抗體可為抗體之融合蛋白質或其功能活性片段，例如其中抗體係在N端或C端經由共價鍵(例如肽鍵)融合至不為抗體的另一蛋白質(或其部分，諸如蛋白質之至少10、20或50個胺基酸部分)之胺基酸序列。抗體或其片段可在恆定域的N端共價鍵聯至其他蛋白質。

抗體包括經任一修飾之類似物和衍生物，亦即藉由任何類型分子之共價連接之修飾，只要此共價連接允許抗體保留其抗原結合免疫特異性。例如但不以限制方式，抗體之衍生物和類似物包括經進一步修飾之衍生物和類似物，例如藉由糖基化、乙醯化、聚乙二醇化、磷酸化、醯胺化、以已知的保護基/阻隔基之衍生化、蛋白水解切割、與細胞抗體單元或其他蛋白質之鍵聯等。多種化學修飾中任一者可以已知的技術進行，包括但不限於特異性化學切割、乙醯化、甲醯化、在衣黴素(tunicamycin)存在下之代謝合成等。另外，類似物或衍生物可含有一或多種非天然胺基酸。

在新降解劑綴合物中的抗體可包括在與Fc受體相互作用之胺基酸殘基中具有修飾(例如取代、缺失或添加)之抗體。抗體特別地包括在經鑑定為涉及抗Fc域與FcRn受體之間的相互作用之胺基酸殘基中具有修飾之抗體。對癌細胞抗原具有免疫特異性之抗體可於市場上獲得或以熟習此項技術領域者已知的任何方法生產，例如以化學合成或重組表現技術。編碼對癌細胞抗原具有免疫特異性之抗體的核苷酸序列可例如自GenBank數據庫或與其類似的數據庫、文獻出版物或以常規的選殖及定序獲得。

在特定的態樣中，新降解劑綴合物之抗體可為單株抗體(例如鼠類單株抗體)、嵌合抗體或人源化抗體。在一些態樣中，抗體可為抗體片段，例如Fab片段。

已知的抗CD56抗體可與本文所述之新降解劑綴合。對表現CD56之癌細胞具有免疫特異性之抗體可於市場上獲得或以熟習此項技術領域者已知的任何方法生產，例如以重組表現技術。編碼對癌細胞抗原具有免疫特異性之抗體的核苷酸序列可例如自GenBank數據庫或與其類似的數據庫、文獻出版物或以常規的選殖及定序獲得。抗CD56抗體的實例為洛沃妥珠單抗(lorvotuzumab)。

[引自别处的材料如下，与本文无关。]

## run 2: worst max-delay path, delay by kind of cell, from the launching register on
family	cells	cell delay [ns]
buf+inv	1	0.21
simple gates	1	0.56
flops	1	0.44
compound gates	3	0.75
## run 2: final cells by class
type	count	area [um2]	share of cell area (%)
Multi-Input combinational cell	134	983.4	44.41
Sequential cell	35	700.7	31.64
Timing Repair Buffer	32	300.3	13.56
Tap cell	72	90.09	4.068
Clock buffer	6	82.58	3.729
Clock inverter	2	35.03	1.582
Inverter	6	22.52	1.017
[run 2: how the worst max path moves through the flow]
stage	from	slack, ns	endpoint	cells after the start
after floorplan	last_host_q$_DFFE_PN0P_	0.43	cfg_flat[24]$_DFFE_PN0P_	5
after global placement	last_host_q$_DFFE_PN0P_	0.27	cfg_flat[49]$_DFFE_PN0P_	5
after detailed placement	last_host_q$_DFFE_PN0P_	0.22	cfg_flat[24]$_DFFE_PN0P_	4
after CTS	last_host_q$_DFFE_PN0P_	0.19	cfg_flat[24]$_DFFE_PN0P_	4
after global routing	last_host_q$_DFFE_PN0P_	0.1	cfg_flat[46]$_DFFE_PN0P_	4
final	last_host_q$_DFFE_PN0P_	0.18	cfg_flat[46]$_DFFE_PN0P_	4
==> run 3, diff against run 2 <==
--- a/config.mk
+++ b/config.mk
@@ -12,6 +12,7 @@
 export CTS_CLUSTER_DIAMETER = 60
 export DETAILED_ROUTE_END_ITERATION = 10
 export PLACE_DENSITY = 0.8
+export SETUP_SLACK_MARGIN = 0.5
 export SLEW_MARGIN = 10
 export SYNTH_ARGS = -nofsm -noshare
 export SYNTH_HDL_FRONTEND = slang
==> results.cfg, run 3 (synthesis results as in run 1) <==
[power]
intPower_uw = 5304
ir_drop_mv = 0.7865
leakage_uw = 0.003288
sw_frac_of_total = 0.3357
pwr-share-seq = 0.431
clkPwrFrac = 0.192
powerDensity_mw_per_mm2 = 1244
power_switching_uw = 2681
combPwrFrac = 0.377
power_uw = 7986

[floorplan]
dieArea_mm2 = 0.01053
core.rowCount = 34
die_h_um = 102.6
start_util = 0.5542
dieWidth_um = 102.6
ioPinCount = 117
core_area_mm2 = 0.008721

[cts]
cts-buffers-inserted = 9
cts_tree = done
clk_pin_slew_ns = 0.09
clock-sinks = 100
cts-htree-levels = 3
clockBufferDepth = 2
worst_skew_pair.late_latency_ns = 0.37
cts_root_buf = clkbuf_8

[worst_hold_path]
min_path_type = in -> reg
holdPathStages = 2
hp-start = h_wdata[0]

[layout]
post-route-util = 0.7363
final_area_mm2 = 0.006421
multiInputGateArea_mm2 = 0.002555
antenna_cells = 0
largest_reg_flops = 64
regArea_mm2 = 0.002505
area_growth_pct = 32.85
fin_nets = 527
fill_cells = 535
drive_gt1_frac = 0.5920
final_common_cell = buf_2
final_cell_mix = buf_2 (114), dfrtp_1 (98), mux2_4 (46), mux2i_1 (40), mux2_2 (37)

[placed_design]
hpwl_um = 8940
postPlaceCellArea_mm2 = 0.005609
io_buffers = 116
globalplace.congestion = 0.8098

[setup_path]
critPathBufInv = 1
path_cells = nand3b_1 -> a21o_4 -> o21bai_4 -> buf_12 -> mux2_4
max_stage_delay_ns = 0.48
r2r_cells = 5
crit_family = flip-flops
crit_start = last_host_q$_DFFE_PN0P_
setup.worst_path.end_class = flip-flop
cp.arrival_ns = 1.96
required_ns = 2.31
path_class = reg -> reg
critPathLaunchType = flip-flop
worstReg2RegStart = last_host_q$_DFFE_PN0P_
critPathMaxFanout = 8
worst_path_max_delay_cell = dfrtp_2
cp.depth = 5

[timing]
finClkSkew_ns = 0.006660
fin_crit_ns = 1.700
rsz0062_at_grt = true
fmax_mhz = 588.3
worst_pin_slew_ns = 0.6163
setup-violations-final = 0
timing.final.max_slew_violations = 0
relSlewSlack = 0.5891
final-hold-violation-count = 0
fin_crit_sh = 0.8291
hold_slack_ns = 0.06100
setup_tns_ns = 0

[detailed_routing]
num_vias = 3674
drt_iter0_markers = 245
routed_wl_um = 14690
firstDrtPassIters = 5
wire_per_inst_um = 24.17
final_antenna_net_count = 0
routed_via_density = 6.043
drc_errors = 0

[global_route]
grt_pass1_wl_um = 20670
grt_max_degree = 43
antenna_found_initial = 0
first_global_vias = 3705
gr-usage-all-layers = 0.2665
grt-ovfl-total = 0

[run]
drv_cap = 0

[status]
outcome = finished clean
File: config.mk
export PLATFORM = sky130hd
export DESIGN_NAME = serial_logic_datapath
export DESIGN_NICKNAME = d
export VERILOG_FILES = /design/src/rtl/serial_logic_datapath.sv
export SDC_FILE = /design/constraint.sdc
export NUM_CORES = 1
export LEC_CHECK = 0
export CAP_MARGIN = 15
export CORE_UTILIZATION = 45
export CTS_BUF_LIST = sky130_fd_sc_hd__clkbuf_4
export DETAILED_ROUTE_END_ITERATION = 7
export PLACE_DENSITY = 0.74
export SYNTH_ARGS = -nofsm -noshare
export SYNTH_HDL_FRONTEND = slang
export SYNTH_SLANG_ARGS = --single-unit
File: constraint.sdc
create_clock -name Clk -period 2.05 [get_ports Clk]
set_input_delay 0.3075 -clock Clk [delete_from_list [all_inputs] [get_ports Clk]]
set_output_delay 0.3075 -clock Clk [all_outputs]
set_load 0.1 [all_outputs]
$ cat config.mk
export PLATFORM = sky130hd
export DESIGN_NAME = uart_tx_arbiter
export DESIGN_NICKNAME = d
export VERILOG_FILES = /design/src/rtl/uart_tx_arbiter.sv
export SDC_FILE = /design/constraint.sdc
export NUM_CORES = 1
export LEC_CHECK = 0
export ABC_AREA = 1
export CAP_MARGIN = 0
export CORE_MARGIN = 1.5
export CORE_UTILIZATION = 54
export DETAILED_ROUTE_END_ITERATION = 12
export GPL_ROUTABILITY_DRIVEN = 0
export PLACE_DENSITY = 0.88
export SLEW_MARGIN = 25
export SYNTH_ARGS = -nofsm -noshare
export SYNTH_HDL_FRONTEND = slang
export SYNTH_SLANG_ARGS = --single-unit
$ cat constraint.sdc
create_clock -name clk -period 3.95 [get_ports clk]
set_input_delay 0.9875 -clock clk [delete_from_list [all_inputs] [get_ports clk]]
set_output_delay 0.9875 -clock clk [all_outputs]
set_load 0.02 [all_outputs]
**config.mk**
```make
export PLATFORM = sky130hd
export DESIGN_NAME = conv_job_scheduler
export DESIGN_NICKNAME = d
export VERILOG_FILES = /design/src/rtl/conv_job_scheduler.sv
export SDC_FILE = /design/constraint.sdc
export NUM_CORES = 1
export LEC_CHECK = 0
export BUFFER_PORTS_ARGS = -buffer_cell sky130_fd_sc_hd__buf_2
export CELL_PAD_IN_SITES_DETAIL_PLACEMENT = 0
export CELL_PAD_IN_SITES_GLOBAL_PLACEMENT = 1
export CORE_MARGIN = 1.5
export CORE_UTILIZATION = 42
export DETAILED_ROUTE_END_ITERATION = 12
export HOLD_SLACK_MARGIN = 0.08
export PLACE_DENSITY_LB_ADDON = 0.2
export SYNTH_ARGS = -nofsm -noshare
export SYNTH_HDL_FRONTEND = slang
export SYNTH_SLANG_ARGS = --single-unit
```
**constraint.sdc**
```tcl
create_clock -name clk -period 4.1 [get_ports clk]
set_input_delay 0.41 -clock clk [delete_from_list [all_inputs] [get_ports clk]]
set_output_delay 0.41 -clock clk [all_outputs]
set_load 0.005 [all_outputs]
```
File: src/rtl/mem_os_tracker.sv
// Outstanding-request counter: +1 per accepted request,
// -1 per consumed response, with full/empty flags.
module mem_os_tracker #(
  parameter int MAX_OUTSTANDING = 2,
  parameter int CW = $clog2(MAX_OUTSTANDING + 1)
) (
  input  logic          clk_i,
  input  logic          rst_ni,
  input  logic          inc_i,
  input  logic          dec_i,
  output logic [CW-1:0] cnt_o,
  output logic          full_o,
  output logic          empty_o
);

  logic [CW-1:0] r_cnt;

  // simultaneous inc and dec cancel out
  always_ff @(posedge clk_i or negedge rst_ni) begin
    if (!rst_ni) begin
      r_cnt <= '0;
    end else begin
      unique case ({inc_i, dec_i})
        2'b10:   r_cnt <= r_cnt + 1'b1;
        2'b01:   r_cnt <= r_cnt - 1'b1;
        default: r_cnt <= r_cnt;
      endcase
    end
  end

  assign cnt_o   = r_cnt;
  assign full_o  = (r_cnt == CW'(MAX_OUTSTANDING));
  assign empty_o = (r_cnt == '0);

endmodule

在一些態樣中，結合部分為抗體或其抗原結合片段，其包含表A中之抗體的6個CDR(亦即同一抗體之可變重鏈或重鏈的3個CDR及可變輕鏈或輕鏈的3個CDR)。

術語「Kabat編號」及類似術語為此項技術中認可的且係指編號抗體或其抗原結合片段之重鏈及輕鏈可變區中的胺基酸殘基之系統。在一些態樣中，CDR可根據Kabat編號系統確定(參見例如Kabat EA & Wu TT之(1971) Ann NY Acad Sci 190: 382-391，及Kabat EA等人之(1991) Sequences of Proteins of Immunological Interest, Fifth Edition, U.S. Department of Health and Human Services, NIH Publication No. 91-3242)。使用Kabat編號系統，在抗體重鏈分子內的CDR通常存在於胺基酸位置31至35，其可視需要地包括一或兩個在35之後額外的胺基酸(在Kabat編號方案中稱為35A及35B)(CDR1)、胺基酸位置50至65(CDR2)及胺基酸位置95至102(CDR3)。使用Kabat編號系統，在抗體輕鏈分子內的CDR通常存在於胺基酸位置24至34(CDR1)、胺基酸位置50至56(CDR2)及胺基酸位置89至97(CDR3)處。在一些態樣中，結合部分為抗體或其抗原結合片段，其包含表A中之抗體的6個經Kabat定義之CDR(亦即同一抗體之可變重鏈或重鏈的3個經Kabat定義之CDR及可變輕鏈或輕鏈的3個經Kabat定義之CDR)。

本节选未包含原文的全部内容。